◆ **TASK INSTRUCTIONS**: In the material below, the lines to reproduce exactly are the one containing "nand3_1 | 91 | 91 |" and all lines after it through the last.

◆ **EXTRACTED RECORDS**:
**src/pattern_pkg.sv**
```systemverilog
// constants, field layout and state type of the pulse pattern engine
//------------------------------------------------------------
//------------------------------------------------------------
`default_nettype none
package pattern_pkg;
  localparam int NCH = 4;
  localparam logic [7:0] RUN_OFS = 8'h00;
  localparam logic [7:0] REALIGN_OFS = 8'h04;
  localparam logic [7:0] HALT_FLAG_OFS = 8'h08;
  localparam logic [7:0] HALT_MASK_OFS = 8'h0c;
  localparam logic [7:0] SET_OFS = 8'h10;
  localparam logic [7:0] CLR_OFS = 8'h14;
  localparam logic [7:0] READY_FLAG_OFS = 8'h18;
  localparam logic [3:0] CH0_PAGE = 4'h2;
  localparam logic [3:0] CHN_PAGE0 = 4'h3;
  localparam logic [1:0] CFG_FLD = 2'h0;
  localparam logic [1:0] PAT_FLD = 2'h1;
  localparam logic [1:0] LOOP_FLD = 2'h2;
  localparam logic [1:0] RESTART_FLD = 2'h3;
  localparam int RATE_W = 16;
  localparam int LEN_LSB = 27;
  localparam int CNT_W = 16;
  localparam int GAP_LSB = 16;
  localparam int GAP_W = 12;
  localparam int SRC1_LSB = 0;
  localparam int SRC1_EN = 7;
  localparam int SRC2_LSB = 8;
  localparam int SRC2_EN = 15;
  localparam logic [4:0] LEN_SQUARE = 5'h01;
  localparam logic [5:0] LEN_FULL = 6'h20;
  localparam logic [31:0] REG_RST = 32'h0;
  typedef enum logic {PH_SHIFT, PH_GAP} phase_t;
endpackage
`default_nettype wire

```
**src/pulse_pattern_engine.sv**
```systemverilog
// four channel pulse pattern engine with a classic wishbone register slave
//
// The register addresses and register access over Wishbone were chosen for this implementation.
`default_nettype none
module pulse_pattern_engine import pattern_pkg::*; (
  input wire logic REF_CLK,
  input wire logic RST_N,
  input wire logic WB_CYC_I,
  input wire logic WB_STB_I,
  input wire logic WB_WE_I,
  input wire logic [7:0] WB_ADR_I,
  input wire logic [3:0] WB_SEL_I,
  input wire logic [31:0] WB_DAT_I,
  output logic [31:0] WB_DAT_O,
  output logic WB_ACK_O,
  output logic [NCH-1:0] PATTERN_OUT,
  output logic HALT_IRQ
);
  //------------------------------------------------------------
  // decode helpers
  //------------------------------------------------------------
  // returns {valid, channel, field}
  function automatic logic [4:0] ch_dec(input logic [7:0] a);
    logic [3:0] pg;
    pg = a[7:4];
    if (pg == CH0_PAGE)
      ch_dec = {1'b1, 2'd0, a[3:2]};
    else if (pg > CHN_PAGE0 && pg < CHN_PAGE0 + 4'(NCH))
      ch_dec = {1'b1, 2'(pg - CHN_PAGE0), a[3:2]};
    else
      ch_dec = 5'h00;
  endfunction

  function automatic logic [31:0] lane_mask(input logic [3:0] s);
    lane_mask = {{8{s[3]}}, {8{s[2]}}, {8{s[1]}}, {8{s[0]}}};
  endfunction

  function automatic logic src_hit(input logic en, input logic [4:0] idx, input logic [NCH-1:0] ev);
    src_hit = en && idx < 5'(NCH) && ev[idx[1:0]];
  endfunction

  //------------------------------------------------------------
  // state
  //------------------------------------------------------------
  logic ack_reg;
  logic [31:0] dat_reg;
  logic [31:0] cfg_reg [NCH];
  logic [31:0] pat_reg [NCH];
  logic [31:0] loop_reg [NCH];
  logic [31:0] rst_cfg_reg [NCH];
  logic [31:0] shadow_reg [NCH];
  logic [4:0] bitpos_reg [NCH];
  logic [RATE_W-1:0] rate_cnt_reg [NCH];
  logic [GAP_W-1:0] gap_cnt_reg [NCH];
  logic [CNT_W-1:0] left_reg [NCH];
  phase_t ph_reg [NCH];
  logic [NCH-1:0] run_reg, run_next, pend_reg, lm_reg, out_reg;
  logic [NCH-1:0] halt_flag_reg, halt_mask_reg, ready_reg, stop_q_reg;
  logic irq_reg;

  logic hit, acc, wr;
  logic [4:0] dsel;
  logic [31:0] m, rd_mux;
  logic [NCH-1:0] square, tick, last, stop, start, realign, load, restart, pat_wr, ready_clr, halt_clr;
  logic [5:0] nbits [NCH];

  assign WB_ACK_O = ack_reg;
  assign WB_DAT_O = dat_reg;
  assign PATTERN_OUT = out_reg;
  assign HALT_IRQ = irq_reg;

  //------------------------------------------------------------
  // bus slave
  //------------------------------------------------------------
  // effects happen at the edge where the master sees ack high
  assign hit = WB_CYC_I & WB_STB_I;
  assign acc = hit & ack_reg;
  assign wr = acc & WB_WE_I;
  assign m = lane_mask(WB_SEL_I);
  assign dsel = ch_dec(WB_ADR_I);

  always_comb begin
    rd_mux = REG_RST;
    case (WB_ADR_I)
      RUN_OFS: rd_mux[NCH-1:0] = run_reg;
      HALT_FLAG_OFS: rd_mux[NCH-1:0] = halt_flag_reg;
      HALT_MASK_OFS: rd_mux[NCH-1:0] = halt_mask_reg;
      READY_FLAG_OFS: rd_mux[NCH-1:0] = ready_reg;
      default: begin
        if (dsel[4]) begin
          case (dsel[1:0])
            CFG_FLD: rd_mux = cfg_reg[dsel[3:2]];
            PAT_FLD: rd_mux = pat_reg[dsel[3:2]];
            LOOP_FLD: rd_mux = loop_reg[dsel[3:2]];
            default: rd_mux = rst_cfg_reg[dsel[3:2]];
          endcase
        end
      end
    endcase
  end

  always_ff @(posedge REF_CLK or negedge RST_N) begin
    if (!RST_N) begin
      ack_reg <= 1'b0;
      dat_reg <= REG_RST;
    end else begin
      ack_reg <= hit & !ack_reg;
      if (hit & !ack_reg)
        dat_reg <= WB_WE_I ? REG_RST : rd_mux;
    end
  end

  //------------------------------------------------------------
  // channel configuration
  //------------------------------------------------------------
  always_ff @(posedge REF_CLK or negedge RST_N) begin
    if (!RST_N) begin
      halt_mask_reg <= '0;
      for (int i = 0; i < NCH; i++) begin
        cfg_reg[i] <= REG_RST;
        pat_reg[i] <= REG_RST;
        loop_reg[i] <= REG_RST;
        rst_cfg_reg[i] <= REG_RST;
      end
    end else if (wr) begin
      if (WB_ADR_I == HALT_MASK_OFS)
        halt_mask_reg <= (halt_mask_reg & ~m[NCH-1:0]) | (WB_DAT_I[NCH-1:0] & m[NCH-1:0]);
      for (int i = 0; i < NCH; i++) begin
        if (dsel[4] && dsel[3:2] == 2'(i)) begin
          case (dsel[1:0])
            CFG_FLD: cfg_reg[i] <= (cfg_reg[i] & ~m) | (WB_DAT_I & m);
            PAT_FLD: pat_reg[i] <= (pat_reg[i] & ~m) | (WB_DAT_I & m);
            LOOP_FLD: loop_reg[i] <= (loop_reg[i] & ~m) | (WB_DAT_I & m);
            default: rst_cfg_reg[i] <= (rst_cfg_reg[i] & ~m) | (WB_DAT_I & m);
          endcase
        end
      end
    end
  end

  //------------------------------------------------------------
  // per channel decode
  //------------------------------------------------------------
  always_comb begin
    for (int i = 0; i < NCH; i++) begin
      square[i] = cfg_reg[i][LEN_LSB+:5] == LEN_SQUARE;
      nbits[i] = cfg_reg[i][LEN_LSB+:5] == 5'h00 ? LEN_FULL : {1'b0, cfg_reg[i][LEN_LSB+:5]};
      tick[i] = run_reg[i] && rate_cnt_reg[i] == cfg_reg[i][RATE_W-1:0];
      last[i] = !square[i] && ph_reg[i] == PH_SHIFT && tick[i] && {1'b0, bitpos_reg[i]} == nbits[i] - 6'h01;
      stop[i] = last[i] && lm_reg[i] && left_reg[i] == CNT_W'(1);
      restart[i] = src_hit(rst_cfg_reg[i][SRC1_EN], rst_cfg_reg[i][SRC1_LSB+:5], stop_q_reg)
                 | src_hit(rst_cfg_reg[i][SRC2_EN], rst_cfg_reg[i][SRC2_LSB+:5], stop_q_reg);
      realign[i] = wr && WB_ADR_I == REALIGN_OFS && WB_DAT_I[i] && m[i];
      pat_wr[i] = wr && dsel[4] && dsel[3:2] == 2'(i) && dsel[1:0] == PAT_FLD;
      ready_clr[i] = wr && WB_ADR_I == READY_FLAG_OFS && WB_DAT_I[i] && m[i];
      halt_clr[i] = wr && WB_ADR_I == HALT_FLAG_OFS && WB_DAT_I[i] && m[i];
    end
  end

  //------------------------------------------------------------
  // run bits
  //------------------------------------------------------------
  always_comb begin
    run_next = run_reg;
    if (wr && WB_ADR_I == RUN_OFS)
      run_next = (run_reg & ~m[NCH-1:0]) | (WB_DAT_I[NCH-1:0] & m[NCH-1:0]);
    if (wr && WB_ADR_I == SET_OFS)
      run_next = run_reg | (WB_DAT_I[NCH-1:0] & m[NCH-1:0]);
    if (wr && WB_ADR_I == CLR_OFS)
      run_next = run_reg & ~(WB_DAT_I[NCH-1:0] & m[NCH-1:0]);
    run_next = (run_next & ~stop) | restart;
    // a restart on a running channel reloads it as if freshly started
    start = (run_next & ~run_reg) | (restart & run_reg);
    load = start | (last & ~stop & pend_reg);
  end

  always_ff @(posedge REF_CLK or negedge RST_N) begin
    if (!RST_N) begin
      run_reg <= '0;
      stop_q_reg <= '0;
    end else begin
      run_reg <= run_next;
      stop_q_reg <= stop;
    end
  end

  //------------------------------------------------------------
  // channel engines
  //------------------------------------------------------------
  // clearing run just freezes the engine; the output keeps its level
  always_ff @(posedge REF_CLK or negedge RST_N) begin
    if (!RST_N) begin
      out_reg <= '0;
      lm_reg <= '0;
      for (int i = 0; i < NCH; i++) begin
        shadow_reg[i] <= REG_RST;
        bitpos_reg[i] <= 5'h00;
        rate_cnt_reg[i] <= '0;
        gap_cnt_reg[i] <= '0;
        left_reg[i] <= '0;
        ph_reg[i] <= PH_SHIFT;
      end
    end else begin
      for (int i = 0; i < NCH; i++) begin
        if (load[i])
          shadow_reg[i] <= pat_reg[i];
        if (start[i]) begin
          bitpos_reg[i] <= 5'h00;
          rate_cnt_reg[i] <= '0;
          ph_reg[i] <= PH_SHIFT;
          left_reg[i] <= loop_reg[i][CNT_W-1:0];
          lm_reg[i] <= loop_reg[i][CNT_W-1:0] != '0 && !square[i];
          if (square[i])
            out_reg[i] <= 1'b0;
        end else if (realign[i]) begin
          // bit 0 goes out right away, so the next tick must move on to bit 1
          bitpos_reg[i] <= square[i] ? 5'h00 : 5'h01;
          rate_cnt_reg[i] <= '0;
          ph_reg[i] <= PH_SHIFT;
          out_reg[i] <= square[i] ? 1'b0 : shadow_reg[i][0];
        end else if (run_reg[i] && ph_reg[i] == PH_GAP) begin
          // output holds the final bit during the gap
          gap_cnt_reg[i] <= gap_cnt_reg[i] - GAP_W'(1);
          if (gap_cnt_reg[i] == GAP_W'(1)) begin
            ph_reg[i] <= PH_SHIFT;
            rate_cnt_reg[i] <= '0;
            left_reg[i] <= left_reg[i] - CNT_W'(1);
          end
        end else if (run_reg[i]) begin
          rate_cnt_reg[i] <= tick[i] ? '0 : rate_cnt_reg[i] + RATE_W'(1);
          if (tick[i] && square[i])
            out_reg[i] <= ~out_reg[i];
          else if (tick[i]) begin
            out_reg[i] <= shadow_reg[i][bitpos_reg[i]];
            bitpos_reg[i] <= last[i] ? 5'h00 : bitpos_reg[i] + 5'h01;
          end
          if (last[i] && lm_reg[i] && !stop[i]) begin
            if (loop_reg[i][GAP_LSB+:GAP_W] != '0) begin
              ph_reg[i] <= PH_GAP;
              gap_cnt_reg[i] <= loop_reg[i][GAP_LSB+:GAP_W];
            end else
              left_reg[i] <= left_reg[i] - CNT_W'(1);
          end
        end
      end
    end
  end

  //------------------------------------------------------------
  // flags
  //------------------------------------------------------------
  // a hardware set in the clearing cycle wins over the clear
  always_ff @(posedge REF_CLK or negedge RST_N) begin
    if (!RST_N) begin
      pend_reg <= '0;
      ready_reg <= '0;
      halt_flag_reg <= '0;
      irq_reg <= 1'b0;
    end else begin
      pend_reg <= (pend_reg & ~load) | pat_wr;
      ready_reg <= (ready_reg & ~ready_clr) | load;
      halt_flag_reg <= (halt_flag_reg & ~halt_clr) | stop;
      irq_reg <= |(halt_flag_reg & halt_mask_reg);
    end
  end
endmodule
`default_nettype wire

```
**config.mk**
```make
export PLATFORM = sky130hd
export DESIGN_NAME = pulse_pattern_engine
export DESIGN_NICKNAME = d
export VERILOG_FILES = /design/src/pattern_pkg.sv /design/src/pulse_pattern_engine.sv
export SDC_FILE = /design/constraint.sdc
export NUM_CORES = 2
export LEC_CHECK = 0
export ABC_CLOCK_PERIOD_IN_PS = 7200
export BUFFER_PORTS_ARGS = -buffer_cell sky130_fd_sc_hd__buf_4
export CAP_MARGIN = 0
export CORE_MARGIN = 10
export CORE_UTILIZATION = 45
export CTS_BUF_LIST = sky130_fd_sc_hd__clkbuf_4 sky130_fd_sc_hd__clkbuf_8
export CTS_CLUSTER_DIAMETER = 60
export DETAILED_ROUTE_END_ITERATION = 7
export GPL_TIMING_DRIVEN = 0
export PLACE_DENSITY = 0.64
export SYNTH_ARGS = -nofsm -noshare
export SYNTH_HDL_FRONTEND = slang
export SYNTH_SLANG_ARGS = --single-unit
```
**constraint.sdc**
```tcl
create_clock -name REF_CLK -period 7.2 [get_ports REF_CLK]
set_input_delay 1.08 -clock REF_CLK [delete_from_list [all_inputs] [get_ports REF_CLK]]
set_output_delay 1.08 -clock REF_CLK [all_outputs]
set_load 0.02 [all_outputs]
```
==> flow_summary.json <==
{
  "status": "finished with violations",
  "failed_checks": "capacitance limit, slew limit",
  "start_kind": "primary input",
  "drv_cap": 3,
  "synthTopCellsByCount": "dfrtp_1, mux2_2, nand2_1",
  "dpl_cell_area_sq_um": 49820,
  "num_rows": 118,
  "powerDensity_nw_per_um2": 224.4,
  "leakagePower_nw": 24.90,
  "worst-setup-path-type": "in2reg",
  "hold_ws_ps": 165.3,
  "post_cts_buffers": 0,
  "cp_slowest_stage_delay_ps": 870,
  "drive_gt1_frac": 0.2407,
  "clk_path_buf_depth": 3,
  "fin_crit_sh": 0.8501,
  "firstDrtPassIters": 7,
  "antenna_found_initial": 11,
  "antenna_left": 0,
  "areaGrowthSynthToFinish_pct": 12.87,
  "netlist.area_leader.share": 0.4805,
  "hold_path_class": "in2async",
  "wl_per_cell_microns": 29.39,
  "drc_errors": 0,
  "synth_area_sq_um": 47190,
  "crit_fanout": 11,
  "fp.dieW_microns": 343.8,
  "synth_area_per_cell_sq_um": 10.94,
  "synth.area.top_cells": "dfrtp_1, mux2_2, o21ai_0",
  "final_area_sq_um": 53260,
  "drv_slew": 21,
  "max_slew_margin": -0.02860,
  "port_buffers": 82,
  "synth_ff_type": "dfrtp_1",
  "routed_via_density": 6.407,
  "drt_iter0_markers": 4759,
  "worst_path_max_delay_cell": "buf_1",
  "clk_pin_slew_worst_paths_ps": 70,
  "cts_resized": 0,
  "synth_seq_area_share": 0.4805,
  "timing.setup.tns_ps": 0,
  "place.gp.congestion": 1.108,
  "grt_max_degree": 118,
  "ir_drop_mv": 0.1728,
  "fin_nets": 4650,
  "hold_viol_final": 0,
  "cts_max_level": 4,
  "num_vias": 38930,
  "cts_hold_buf": 0,
  "finalSetupViolations": 0,
  "core_sq_um": 103800,
  "cp_cell_sequence": "buf_4 > inv_1 > clkbuf_1 > clkbuf_1 > ha_1 > clkbuf_1 > clkinv_1 > nor2_1 > clkbuf_1 > buf_1 > a221oi_1 > o21ai_0 > a32o_1",
  "skew_ps": 58.06,
  "dpl.hpwl_mm": 136.0,
  "synth.largest_area_cell": "dfrtp_1",
  "ff2ff_setup_slack_ps": 2690,
  "initial_core_util": 0.4546,
  "yosysMostFrequentCell": "dfrtp_1",
  "cts_tree": "done",
  "cts_sinks": 906,
  "cts_root_buffer": "clkbuf_8",
  "synthesis.nets": 4394,
  "cp-end-kind": "flip-flop",
  "grt_pass1_wl_mm": 257.6,
  "timing.rr.start": "WB_ACK_O",
  "worstPathArrival_ps": 6930,
  "rsz0062_at_grt": "no",
  "syn_inst": 4313,
  "clock_latency_ps": 880,
  "fill_cells": 9466,
  "overflow": 0,
  "pin_count": 87,
  "synth_edf_count": 0,
  "yosysUniqueCellTypes": 89,
  "cts_buffers": 160,
  "grt_pass1_vias": 37910,
  "synth-seq-cells": 906,
  "wl_mm": 178.6,
  "period_needed_ps": 6121,
  "worst_slew_pin_slew_ps": 1543,
  "die_area_sq_um": 118200,
  "synthArstFlopShare": 1.000,
  "die_h_microns": 343.8,
  "fmax_mhz": 163.4,
  "rr_endpoint": "shadow_reg[86]",
  "yosys_warnings": 0,
  "required_ps": 8010,
  "crit_top_cell": "clkbuf_1",
  "grt_usage": 0.2966,
  "worstRegToRegCells": 8
}
## metrics by stage
| step | util | power (mW) | instances | worst slack (ps) |
|---|---|---|---|---|
| floorplan | - | 6.254 | 4313 | 3245 |
| global placement | 0.4772 | 6.849 | 5775 | -5875 |
| detailed placement | 0.4800 | 6.881 | 5787 | 629.6 |
| CTS | 0.5130 | 11.97 | 6071 | 1549 |
| global route | 0.5131 | 12.37 | 6074 | 1007 |
| finish | 0.5132 | 11.95 | 6076 | 1079 |
## worst max-delay path by stage
stage	slack, ps	cells after the start	end	from
3_5_place_dp	630	13	WB_DAT_O[15]	WB_ADR_I[4]
5_1_grt	1010	13	WB_DAT_O[15]	WB_ADR_I[4]
2_1_floorplan	3240	12	shadow_reg[10]	WB_ADR_I[4]
6_report	1080	13	WB_DAT_O[15]	WB_ADR_I[4]
4_1_cts	1550	13	WB_DAT_O[15]	WB_ADR_I[4]
3_3_place_gp	-5880	1	left_reg[47]	RST_N
## layout make-up
class,count,area (sq um),area share
Antenna cell,5,12.51,0.0002349
Buffer,264,1051,0.01973
Clock buffer,252,3181,0.05972
Clock inverter,32,244.0,0.004581
Inverter,68,255.2,0.004792
Multi-Input combinational cell,3075,23250,0.4365
Sequential cell,906,22670,0.4257
Tap cell,1380,1727,0.03242
Timing Repair Buffer,94,873.3,0.01640
## per-layer routing
layer / GRT usage / share of wire
met1: 0.3954 / 0.41
met2: 0.4328 / 0.43
met3: 0.08667 / 0.10
met4: 0.1577 / 0.058
met5: 0 / 0.00029
## critical path, delay by kind of cell
kind	cells	cell delay, ps
buffers and inverters	8	3790
adder cells (fa/ha/maj)	1	240
AND/OR/NAND/NOR	1	780
AO/OA/AOI/OAI	3	1020
## cell families (layout without fill, tap and decap cells)
logic type | count (synthesis) | in the layout | share of synthesized area
XOR/XNOR | 134 | 134 | 0.02487
buffers and inverters | 332 | 710 | 0.02763
AND/OR/NAND/NOR | 1140 | 1140 | 0.1220
AO/OA/AOI/OAI | 936 | 936 | 0.1319
other | 0 | 5 | 0
multiplexers | 833 | 833 | 0.2046
flip-flops | 906 | 906 | 0.4805
adder cells (fa/ha/maj) | 32 | 32 | 0.008485
## report_power, final
part / leakage [nW] / total [mW] / internal (mW) / switching (mW)
Sequential: 12.4 / 5.39 / 5.22 / 0.176
Clock: 1.81 / 5.11 / 2.82 / 2.30
Combinational: 10.7 / 1.45 / 0.476 / 0.970
## cell usage in the layout, fill, tap and decap left out, types with 27 or more instances in the layout
| cell type | Yosys | layout |
|---|---|---|
| and3_1 | 52 | 52 |
| nand4_1 | 32 | 32 |
| nor3_1 | 104 | 103 |
| inv_1 | 65 | 65 |
| nor2_1 | 257 | 257 |
| mux2_2 | 643 | 643 |
| mux2i_1 | 124 | 124 |
| a22o_1 | 31 | 31 |
| ha_1 | 32 | 32 |
| o221ai_1 | 60 | 60 |
| clkbuf_1 | 217 | 215 |
| or4_1 | 27 | 27 |
| xnor2_1 | 73 | 73 |
| mux2_1 | 28 | 28 |
| a31oi_1 | 54 | 54 |
| a2bb2oi_1 | 49 | 49 |
| nand3_1 | 91 | 91 |
| o211ai_1 | 33 | 33 |
| nor4_1 | 81 | 77 |
| dfrtp_1 | 906 | 906 |
| buf_4 | 1 | 86 |
| a221oi_1 | 58 | 58 |
| mux4_2 | 38 | 38 |
| xor2_1 | 61 | 61 |
| or3_1 | 35 | 35 |
| clkbuf_4 | 0 | 46 |
| nand2_1 | 289 | 289 |
| a32o_1 | 30 | 30 |
| o21ai_0 | 265 | 265 |
| clkbuf_8 | 0 | 206 |
| a21oi_1 | 197 | 197 |
| nand2b_1 | 41 | 41 |
Note: power is estimated with default switching activity, not from simulation.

◆ **RESPONSE TO THIS EXERCISE**:
| nand3_1 | 91 | 91 |
| o211ai_1 | 33 | 33 |
| nor4_1 | 81 | 77 |
| dfrtp_1 | 906 | 906 |
| buf_4 | 1 | 86 |
| a221oi_1 | 58 | 58 |
| mux4_2 | 38 | 38 |
| xor2_1 | 61 | 61 |
| or3_1 | 35 | 35 |
| clkbuf_4 | 0 | 46 |
| nand2_1 | 289 | 289 |
| a32o_1 | 30 | 30 |
| o21ai_0 | 265 | 265 |
| clkbuf_8 | 0 | 206 |
| a21oi_1 | 197 | 197 |
| nand2b_1 | 41 | 41 |
Note: power is estimated with default switching activity, not from simulation.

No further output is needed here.